If you want to get the best possible democratically legitimate outcome that respects the independence and self-determination of local communities then you need at least two broad groups of people involved:
- (a) People with expertise on the issues in consideration;
- (b) People who will be affected by decisions or actions that result from this process;
You could just work with a tick-list consisting of these two items, and check you have people from both categories taking part – but chances are that breaking down category (b) at least is going to prove useful for targeting engagement opportunities and making sure you get beyond the easy-to-reach enthusiasts.
For example, you may decide you need to hear from:
- Men & women, of a range of ages and employment situations, who live in different wards where your funding of £100k might be spent.
You may find you can generate a matrix from the lists of different group you want to engage – giving you a tool to check and think about who is engaged so far. For example, the matrix below helps get a rough sense of whether a process is hearing from participants across areas of Oxford, and from a range of age groups and employment backgrounds.

It’s important to note, however, that these are not tick-boxes. You may not necessarily have someone from every category. These lists are tools to help you think about and visualise whether or not you are getting a broad range of inputs into your engagement process.
Engaging some groups is easier than others. Although – as I heard it put at the recent Beyond Twitter conference, that’s not because some groups are ‘hard to reach’, but because from some places in your local area, the council is harder to reach. With a matrix like the above, you can think about where you put your resources, and how accessible the engagement you are creating is to different groups.
3) Think about the sorts of input you allow, and the inputs you are getting
The people you engage are not, unless they have been elected through a suitable process, representatives . Nor, unless you’ve gone through some in-depth statistical sampling, are they representative.
But they do bring something to your process. And knowing what they bring is important to ensure the outcome is as high quality and legitimate as possible.
People bring ideas, insights, lived experience, energy to take action, skills and practice know how and a whole lot more. Sometimes people should be allowed to bring a veto; or to call for a vote on particular issues.
Fascilitating engagement involves looking at these different sorts of input, and getting the right balance at the right time.

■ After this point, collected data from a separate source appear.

`src/rtl/core/imfd_pkg.sv`:
```
// Shared types, constants and helpers for the IMU frame parser / fall detector.
// No dependencies; every other file imports this package.
package imfd_pkg;

    localparam int FRAME_LEN   = 11;              // bytes per frame, checksum last
    localparam int IDX_W       = 4;               // byte counter width
    localparam int PAY_FIRST   = 2;               // first payload byte in the frame
    localparam int PAY_BYTES   = 8;               // four 16-bit words
    localparam int PAY_IDX_W   = $clog2(PAY_BYTES);
    localparam int QUEUE_DEPTH = 2;
    localparam int QPTR_W      = $clog2(QUEUE_DEPTH);
    localparam int QCNT_W      = $clog2(QUEUE_DEPTH + 1);
    localparam int PADDR_W     = 5;
    localparam int PDATA_W     = 32;
    localparam int CNT_W       = 8;

    typedef logic        [7:0]  t_byte;
    typedef logic signed [15:0] t_word;
    typedef logic [CNT_W-1:0]   t_count;

    localparam t_byte HDR_BYTE   = 8'h55;
    localparam t_byte TYPE_ACCEL = 8'h51;
    localparam t_byte TYPE_GYRO  = 8'h52;
    localparam t_byte TYPE_ANGLE = 8'h53;
    localparam t_byte TYPE_OTHER = 8'h55;

    localparam logic OP_BYTE  = 1'b0;
    localparam logic OP_TICK  = 1'b1;
    localparam logic RK_FRAME = 1'b0;
    localparam logic RK_LOST  = 1'b1;

    localparam logic [2:0] REG_PITCH_LOW  = 3'd0;
    localparam logic [2:0] REG_PITCH_HIGH = 3'd1;
    localparam logic [2:0] REG_ROLL_LOW   = 3'd2;
    localparam logic [2:0] REG_ROLL_HIGH  = 3'd3;
    localparam logic [2:0] REG_MIN_FRAMES = 3'd4;

    localparam t_word  RST_PITCH_LOW  = 16'sh8000;
    localparam t_word  RST_PITCH_HIGH = 16'sh7FFF;
    localparam t_word  RST_ROLL_LOW   = 16'sh8000;
    localparam t_word  RST_ROLL_HIGH  = 16'sh7FFF;
    localparam t_count RST_MIN_FRAMES = 8'd10;

    typedef enum logic [1:0] {
        PH_HUNT = 2'd0,
        PH_TYPE = 2'd1,
        PH_DATA = 2'd2
    } t_phase;

    typedef enum logic {
        EV_FRAME = 1'b0,
        EV_TICK  = 1'b1
    } t_ev_kind;

    typedef enum logic [2:0] {
        DIR_NONE  = 3'd0,
        DIR_BACK  = 3'd1,
        DIR_FWD   = 3'd2,
        DIR_RIGHT = 3'd3,
        DIR_LEFT  = 3'd4
    } t_fall;

    typedef struct packed {
        t_ev_kind kind;
        t_byte    frame_type;
        t_word    w0;
        t_word    w1;
        t_word    w2;
        t_word    w3;
    } t_event;

    typedef struct packed {
        t_word  pitch_low;
        t_word  pitch_high;
        t_word  roll_low;
        t_word  roll_high;
        t_count min_frames;
    } t_cfg;

    function automatic logic is_frame_type(input t_byte b);
        return (b == TYPE_ACCEL) || (b == TYPE_GYRO) ||
               (b == TYPE_ANGLE) || (b == TYPE_OTHER);
    endfunction

endpackage

```
`src/rtl/core/imfd_if.sv`:
```
// Valid/ready channel interfaces for the input items and the results.
// Depends on imfd_pkg.
interface imfd_in_if;
    import imfd_pkg::*;
    logic  valid;
    logic  ready;
    logic  operation;
    t_byte rx_byte;

    modport source (output valid, operation, rx_byte, input ready);
    modport sink   (input valid, operation, rx_byte, output ready);
endinterface

interface imfd_out_if;
    import imfd_pkg::*;
    logic       valid;
    logic       ready;
    logic       result_kind;
    t_byte      frame_type;
    t_word      value_x;
    t_word      value_y;
    t_word      value_z;
    t_word      fourth_word;
    logic [2:0] fall_direction;
    logic       link_lost;

    modport source (output valid, result_kind, frame_type, value_x, value_y, value_z,
                    fourth_word, fall_direction, link_lost, input ready);
    modport sink   (input valid, result_kind, frame_type, value_x, value_y, value_z,
                    fourth_word, fall_direction, link_lost, output ready);
endinterface

```
`src/rtl/core/imu_frame_parser_fall_detect_top.sv`:
```
// IMU serial frame parser with fall detection and link watchdog. One item (a received
// byte or a timer tick) is taken every clock cycle while ready is high; the result for
// an accepted item is written into the two-entry event queue and then passes into the
// result register behind it. Ready drops only while the event queue is full, i.e. when
// results are not being taken. Thresholds are written over the APB port.
// Depends on imfd_pkg, imfd_if, imfd_parser, imfd_queue and imfd_back.
module imu_frame_parser_fall_detect_top
    import imfd_pkg::*;
(
    input  logic               i_clk,
    input  logic               i_rst_n,
    imfd_in_if.sink            in_ch,
    imfd_out_if.source         out_ch,
    input  logic               psel,
    input  logic               penable,
    input  logic               pwrite,
    input  logic [PADDR_W-1:0] paddr,
    input  logic [PDATA_W-1:0] pwdata,
    output logic [PDATA_W-1:0] prdata,
    output logic               pready
);

    t_cfg       r_cfg;
    logic       w_wr;
    logic [2:0] w_reg;
    logic       w_push;
    t_event     w_push_ev;
    logic       w_full;
    logic       w_q_valid;
    t_event     w_head;
    logic       w_pop;

    assign pready = 1'b1;
    assign w_wr   = psel && penable && pwrite && pready;
    assign w_reg  = paddr[PADDR_W-1:2];

    always_ff @(posedge i_clk) begin
        if (!i_rst_n) begin
            r_cfg.pitch_low  <= RST_PITCH_LOW;
            r_cfg.pitch_high <= RST_PITCH_HIGH;
            r_cfg.roll_low   <= RST_ROLL_LOW;
            r_cfg.roll_high  <= RST_ROLL_HIGH;
            r_cfg.min_frames <= RST_MIN_FRAMES;
        end else if (w_wr) begin
            unique case (w_reg)
                REG_PITCH_LOW:  r_cfg.pitch_low  <= pwdata[15:0];
                REG_PITCH_HIGH: r_cfg.pitch_high <= pwdata[15:0];
                REG_ROLL_LOW:   r_cfg.roll_low   <= pwdata[15:0];
                REG_ROLL_HIGH:  r_cfg.roll_high  <= pwdata[15:0];
                REG_MIN_FRAMES: r_cfg.min_frames <= pwdata[CNT_W-1:0];
                default: ;
            endcase
        end
    end

    always_comb begin
        unique case (w_reg)
            REG_PITCH_LOW:  prdata = {16'd0, r_cfg.pitch_low};
            REG_PITCH_HIGH: prdata = {16'd0, r_cfg.pitch_high};
            REG_ROLL_LOW:   prdata = {16'd0, r_cfg.roll_low};
            REG_ROLL_HIGH:  prdata = {16'd0, r_cfg.roll_high};
            REG_MIN_FRAMES: prdata = {{(PDATA_W-CNT_W){1'b0}}, r_cfg.min_frames};
            default:        prdata = '0;
        endcase
    end

    imfd_parser u_parser (
        .i_clk       (i_clk),
        .i_rst_n     (i_rst_n),
        .i_valid     (in_ch.valid),
        .i_operation (in_ch.operation),
        .i_rx_byte   (in_ch.rx_byte),
        .i_full      (w_full),
        .o_ready     (in_ch.ready),
        .o_push      (w_push),
        .o_event     (w_push_ev)
    );

    imfd_queue u_queue (
        .i_clk   (i_clk),
        .i_rst_n (i_rst_n),
        .i_push  (w_push),
        .i_data  (w_push_ev),
        .i_pop   (w_pop),
        .o_full  (w_full),
        .o_valid (w_q_valid),
        .o_head  (w_head)
    );

    imfd_back u_back (
        .i_clk            (i_clk),
        .i_rst_n          (i_rst_n),
        .i_cfg            (r_cfg),
        .i_ev_valid       (w_q_valid),
        .i_event          (w_head),
        .o_pop            (w_pop),
        .i_out_ready      (out_ch.ready),
        .o_valid          (out_ch.valid),
        .o_result_kind    (out_ch.result_kind),
        .o_frame_type     (out_ch.frame_type),
        .o_value_x        (out_ch.value_x),
        .o_value_y        (out_ch.value_y),
        .o_value_z        (out_ch.value_z),
        .o_fourth_word    (out_ch.fourth_word),
        .o_fall_direction (out_ch.fall_direction),
        .o_link_lost      (out_ch.link_lost)
    );

endmodule

```
`src/rtl/core/imfd_parser.sv`:
```
// Front end: byte-level frame parser; turns good frames and ticks into events.
// Depends on imfd_pkg.
module imfd_parser
    import imfd_pkg::*;
(
    input  logic   i_clk,
    input  logic   i_rst_n,
    input  logic   i_valid,
    input  logic   i_operation,
    input  t_byte  i_rx_byte,
    input  logic   i_full,
    output logic   o_ready,
    output logic   o_push,
    output t_event o_event
);

    t_phase               r_phase, n_phase;
    logic [IDX_W-1:0]     r_idx, n_idx;
    t_byte                r_sum, n_sum;
    t_byte                r_type;
    t_byte                r_payload [PAY_BYTES];

    logic                 w_take;
    logic                 w_byte;
    logic                 w_last;
    logic [IDX_W-1:0]     w_pay_off;

    assign o_ready   = !i_full;
    assign w_take    = i_valid && o_ready;
    assign w_byte    = w_take && (i_operation == OP_BYTE);
    assign w_last    = (r_idx == IDX_W'(FRAME_LEN - 1));
    assign w_pay_off = r_idx - IDX_W'(PAY_FIRST);

    // next state
    always_comb begin
        n_phase = r_phase;
        n_idx   = r_idx;
        n_sum   = r_sum;
        if (w_byte) begin
            unique case (r_phase)
                PH_TYPE: begin
                    if (is_frame_type(i_rx_byte)) begin
                        n_phase = PH_DATA;
                        n_idx   = IDX_W'(PAY_FIRST);
                        n_sum   = r_sum + i_rx_byte;
                    end else begin
                        n_phase = PH_HUNT;
                    end
                end
                PH_DATA: begin
                    if (w_last) begin
                        n_phase = PH_HUNT;
                        n_idx   = '0;
                    end else begin
                        n_idx = r_idx + IDX_W'(1);
                        n_sum = r_sum + i_rx_byte;
                    end
                end
                default: begin
                    // hunting, and the unused code
                    if (i_rx_byte == HDR_BYTE) begin
                        n_phase = PH_TYPE;
                        n_idx   = IDX_W'(1);
                        n_sum   = i_rx_byte;
                    end else begin
                        n_phase = PH_HUNT;
                    end
                end
            endcase
        end
    end

    // outputs
    always_comb begin
        o_push             = 1'b0;
        o_event.kind       = EV_TICK;
        o_event.frame_type = r_type;
        o_event.w0         = {r_payload[1], r_payload[0]};
        o_event.w1         = {r_payload[3], r_payload[2]};
        o_event.w2         = {r_payload[5], r_payload[4]};
        o_event.w3         = {r_payload[7], r_payload[6]};
        if (w_take) begin
            if (i_operation == OP_TICK) begin
                o_push = 1'b1;
            end else if (r_phase == PH_DATA && w_last && i_rx_byte == r_sum) begin
                o_push       = 1'b1;
                o_event.kind = EV_FRAME;
            end
        end
    end

    always_ff @(posedge i_clk) begin
        if (!i_rst_n) begin
            r_phase <= PH_HUNT;
            r_idx   <= '0;
            r_sum   <= '0;
        end else begin
            r_phase <= n_phase;
            r_idx   <= n_idx;
            r_sum   <= n_sum;
        end
    end

    always_ff @(posedge i_clk) begin
        if (w_byte && r_phase == PH_TYPE) begin
            r_type <= i_rx_byte;
        end
        if (w_byte && r_phase == PH_DATA && !w_last &&
            r_idx < IDX_W'(PAY_FIRST + PAY_BYTES)) begin
            r_payload[w_pay_off[PAY_IDX_W-1:0]] <= i_rx_byte;
        end
    end

endmodule

```
`src/rtl/core/imfd_queue.sv`:
```
// Short event queue between the parser and the back end.
// Depends on imfd_pkg.
module imfd_queue
    import imfd_pkg::*;
(
    input  logic   i_clk,
    input  logic   i_rst_n,
    input  logic   i_push,
    input  t_event i_data,
    input  logic   i_pop,
    output logic   o_full,
    output logic   o_valid,
    output t_event o_head
);

    t_event              r_mem [QUEUE_DEPTH];
    logic [QPTR_W-1:0]   r_wptr, r_rptr;
    logic [QCNT_W-1:0]   r_count;
    logic                w_pop;

    assign o_full  = (r_count == QCNT_W'(QUEUE_DEPTH));
    assign o_valid = (r_count != '0);
    assign o_head  = r_mem[r_rptr];
    assign w_pop   = i_pop && o_valid;

    always_ff @(posedge i_clk) begin
        if (!i_rst_n) begin
            r_wptr  <= '0;
            r_rptr  <= '0;
            r_count <= '0;
        end else begin
            if (i_push) begin
                r_wptr <= (r_wptr == QPTR_W'(QUEUE_DEPTH - 1)) ? '0 : r_wptr + QPTR_W'(1);
            end
            if (w_pop) begin
                r_rptr <= (r_rptr == QPTR_W'(QUEUE_DEPTH - 1)) ? '0 : r_rptr + QPTR_W'(1);
            end
            if (i_push && !w_pop) begin
                r_count <= r_count + QCNT_W'(1);
            end else if (w_pop && !i_push) begin
                r_count <= r_count - QCNT_W'(1);
            end
        end
    end

    always_ff @(posedge i_clk) begin
        if (i_push) begin
            r_mem[r_wptr] <= i_data;
        end
    end

endmodule

```
`src/rtl/core/imfd_back.sv`:
```
// Back end: link watchdog, fall decision and the result register.
// Depends on imfd_pkg.
module imfd_back
    import imfd_pkg::*;
(
    input  logic       i_clk,
    input  logic       i_rst_n,
    input  t_cfg       i_cfg,
    input  logic       i_ev_valid,
    input  t_event     i_event,
    output logic       o_pop,
    input  logic       i_out_ready,
    output logic       o_valid,
    output logic       o_result_kind,
    output t_byte      o_frame_type,
    output t_word      o_value_x,
    output t_word      o_value_y,
    output t_word      o_value_z,
    output t_word      o_fourth_word,
    output logic [2:0] o_fall_direction,
    output logic       o_link_lost
);

    logic   r_connected;
    t_count r_count;
    t_fall  r_fall;
    logic   r_valid;
    logic   r_kind;
    t_byte  r_type;
    t_word  r_w0, r_w1, r_w2, r_w3;
    t_fall  r_dir_out;
    logic   r_lost;

    logic   w_slot;
    logic   w_do;
    logic   w_emit;
    logic   w_is_frame;
    logic   w_lost;
    t_fall  w_dir;
    t_fall  w_new_fall;

    assign w_slot     = !r_valid || i_out_ready;
    assign w_do       = i_ev_valid && w_slot;
    assign o_pop      = w_do;
    assign w_is_frame = (i_event.kind == EV_FRAME);
    assign w_lost     = r_connected && (r_count < i_cfg.min_frames);
    assign w_emit     = w_is_frame || w_lost;

    // roll out of range overrides the pitch result
    always_comb begin
        w_dir = DIR_NONE;
        if (i_event.w1 < i_cfg.pitch_low) begin
            w_dir = DIR_BACK;
        end else if (i_event.w1 > i_cfg.pitch_high) begin
            w_dir = DIR_FWD;
        end
        if (i_event.w0 < i_cfg.roll_low) begin
            w_dir = DIR_RIGHT;
        end else if (i_event.w0 > i_cfg.roll_high) begin
            w_dir = DIR_LEFT;
        end
    end

    assign w_new_fall = (i_event.frame_type == TYPE_ANGLE) ? w_dir : r_fall;

    always_ff @(posedge i_clk) begin
        if (!i_rst_n) begin
            r_connected <= 1'b0;
            r_count     <= '0;
            r_fall      <= DIR_NONE;
            r_valid     <= 1'b0;
        end else begin
            if (w_slot) begin
                r_valid <= w_do && w_emit;
            end
            if (w_do) begin
                if (w_is_frame) begin
                    r_connected <= 1'b1;
                    r_fall      <= w_new_fall;
                    if (r_count != '1) begin
                        r_count <= r_count + CNT_W'(1);
                    end
                end else if (r_connected) begin
                    r_count <= '0;
                end
            end
        end
    end

    always_ff @(posedge i_clk) begin
        if (w_do && w_emit) begin
            if (w_is_frame) begin
                r_kind    <= RK_FRAME;
                r_type    <= i_event.frame_type;
                r_w0      <= i_event.w0;
                r_w1      <= i_event.w1;
                r_w2      <= i_event.w2;
                r_w3      <= i_event.w3;
                r_dir_out <= w_new_fall;
                r_lost    <= 1'b0;
            end else begin
                r_kind    <= RK_LOST;
                r_type    <= '0;
                r_w0      <= '0;
                r_w1      <= '0;
                r_w2      <= '0;
                r_w3      <= '0;
                r_dir_out <= DIR_NONE;
                r_lost    <= 1'b1;
            end
        end
    end

    assign o_valid          = r_valid;
    assign o_result_kind    = r_kind;
    assign o_frame_type     = r_type;
    assign o_value_x        = r_w0;
    assign o_value_y        = r_w1;
    assign o_value_z        = r_w2;
    assign o_fourth_word    = r_w3;
    assign o_fall_direction = r_dir_out;
    assign o_link_lost      = r_lost;

endmodule

```
`src/flat_wrapper.sv`:
```
// flat-port wrapper written by rule: the top's interface ports become plain ports
module imu_frame_parser_fall_detect_top_flat import imfd_pkg::*;
  (i_clk, i_rst_n, psel, penable, pwrite, paddr, pwdata, prdata, pready, in_ch_valid, in_ch_operation, in_ch_rx_byte, in_ch_ready, out_ch_valid, out_ch_result_kind, out_ch_frame_type, out_ch_value_x, out_ch_value_y, out_ch_value_z, out_ch_fourth_word, out_ch_fall_direction, out_ch_link_lost, out_ch_ready);
  imfd_in_if in_ch_i ();
  imfd_out_if out_ch_i ();
  input  logic i_clk;
  input  logic i_rst_n;
  input  logic psel;
  input  logic penable;
  input  logic pwrite;
  input  logic [PADDR_W-1:0] paddr;
  input  logic [PDATA_W-1:0] pwdata;
  output logic [PDATA_W-1:0] prdata;
  output logic pready;
  input wire logic [$bits(in_ch_i.valid)-1:0] in_ch_valid;
  input wire logic [$bits(in_ch_i.operation)-1:0] in_ch_operation;
  input wire logic [$bits(in_ch_i.rx_byte)-1:0] in_ch_rx_byte;
  output wire logic [$bits(in_ch_i.ready)-1:0] in_ch_ready;
  output wire logic [$bits(out_ch_i.valid)-1:0] out_ch_valid;
  output wire logic [$bits(out_ch_i.result_kind)-1:0] out_ch_result_kind;
  output wire logic [$bits(out_ch_i.frame_type)-1:0] out_ch_frame_type;
  output wire logic [$bits(out_ch_i.value_x)-1:0] out_ch_value_x;
  output wire logic [$bits(out_ch_i.value_y)-1:0] out_ch_value_y;
  output wire logic [$bits(out_ch_i.value_z)-1:0] out_ch_value_z;
  output wire logic [$bits(out_ch_i.fourth_word)-1:0] out_ch_fourth_word;
  output wire logic [$bits(out_ch_i.fall_direction)-1:0] out_ch_fall_direction;
  output wire logic [$bits(out_ch_i.link_lost)-1:0] out_ch_link_lost;
  input wire logic [$bits(out_ch_i.ready)-1:0] out_ch_ready;
  assign in_ch_i.valid = in_ch_valid;
  assign in_ch_i.operation = in_ch_operation;
  assign in_ch_i.rx_byte = in_ch_rx_byte;
  assign in_ch_ready = in_ch_i.ready;
  assign out_ch_valid = out_ch_i.valid;
  assign out_ch_result_kind = out_ch_i.result_kind;
  assign out_ch_frame_type = out_ch_i.frame_type;
  assign out_ch_value_x = out_ch_i.value_x;
  assign out_ch_value_y = out_ch_i.value_y;
  assign out_ch_value_z = out_ch_i.value_z;
  assign out_ch_fourth_word = out_ch_i.fourth_word;
  assign out_ch_fall_direction = out_ch_i.fall_direction;
  assign out_ch_link_lost = out_ch_i.link_lost;
  assign out_ch_i.ready = out_ch_ready;
  imu_frame_parser_fall_detect_top u_core (.i_clk(i_clk), .i_rst_n(i_rst_n), .in_ch(in_ch_i), .out_ch(out_ch_i), .psel(psel), .penable(penable), .pwrite(pwrite), .paddr(paddr), .pwdata(pwdata), .prdata(prdata), .pready(pready));
endmodule
```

For example, you may first gather stories from across an area about what living there is like, and share these stories with the ‘active enthusiasts’ who have time and energy to give in thinking about innovative funding priorities that could respond to those stories. You may invite those affected by decisions about funding to reflect upon the ‘active enthusiasts’ suggestions. You may offer a veto power to local community members. You may seek out the views of specific groups to make sure a decision is well rounded. And you may seek to bring together a large group to vote on proposals. If all the stories and insights come from one group; all the ideas from another; and all the action from another group again – then the risk that your process is unbalanced is big.
Engaging everyone
Many people have had bad experiences of engagement in the past. Some people are not interested in being engaged. Many people face barriers to getting engaged. You can’t engage with everyone all the time.
But whatever you do, look beyond the easy and obvious, to seek approaches that will work, and that will push forward are more just society.
Why engage online?
Where does this leave the argument for online engagement that Dave Briggs was exploring in the post that sparked the exploration above? Well, one avenue worth exploring is how digital technologies can lower the costs of engaging the easy-to-engage, to free up resources to offer substantive support to those groups, who for reasons of structural and systematic disadvantage, may find their input less likely to be otherwise included.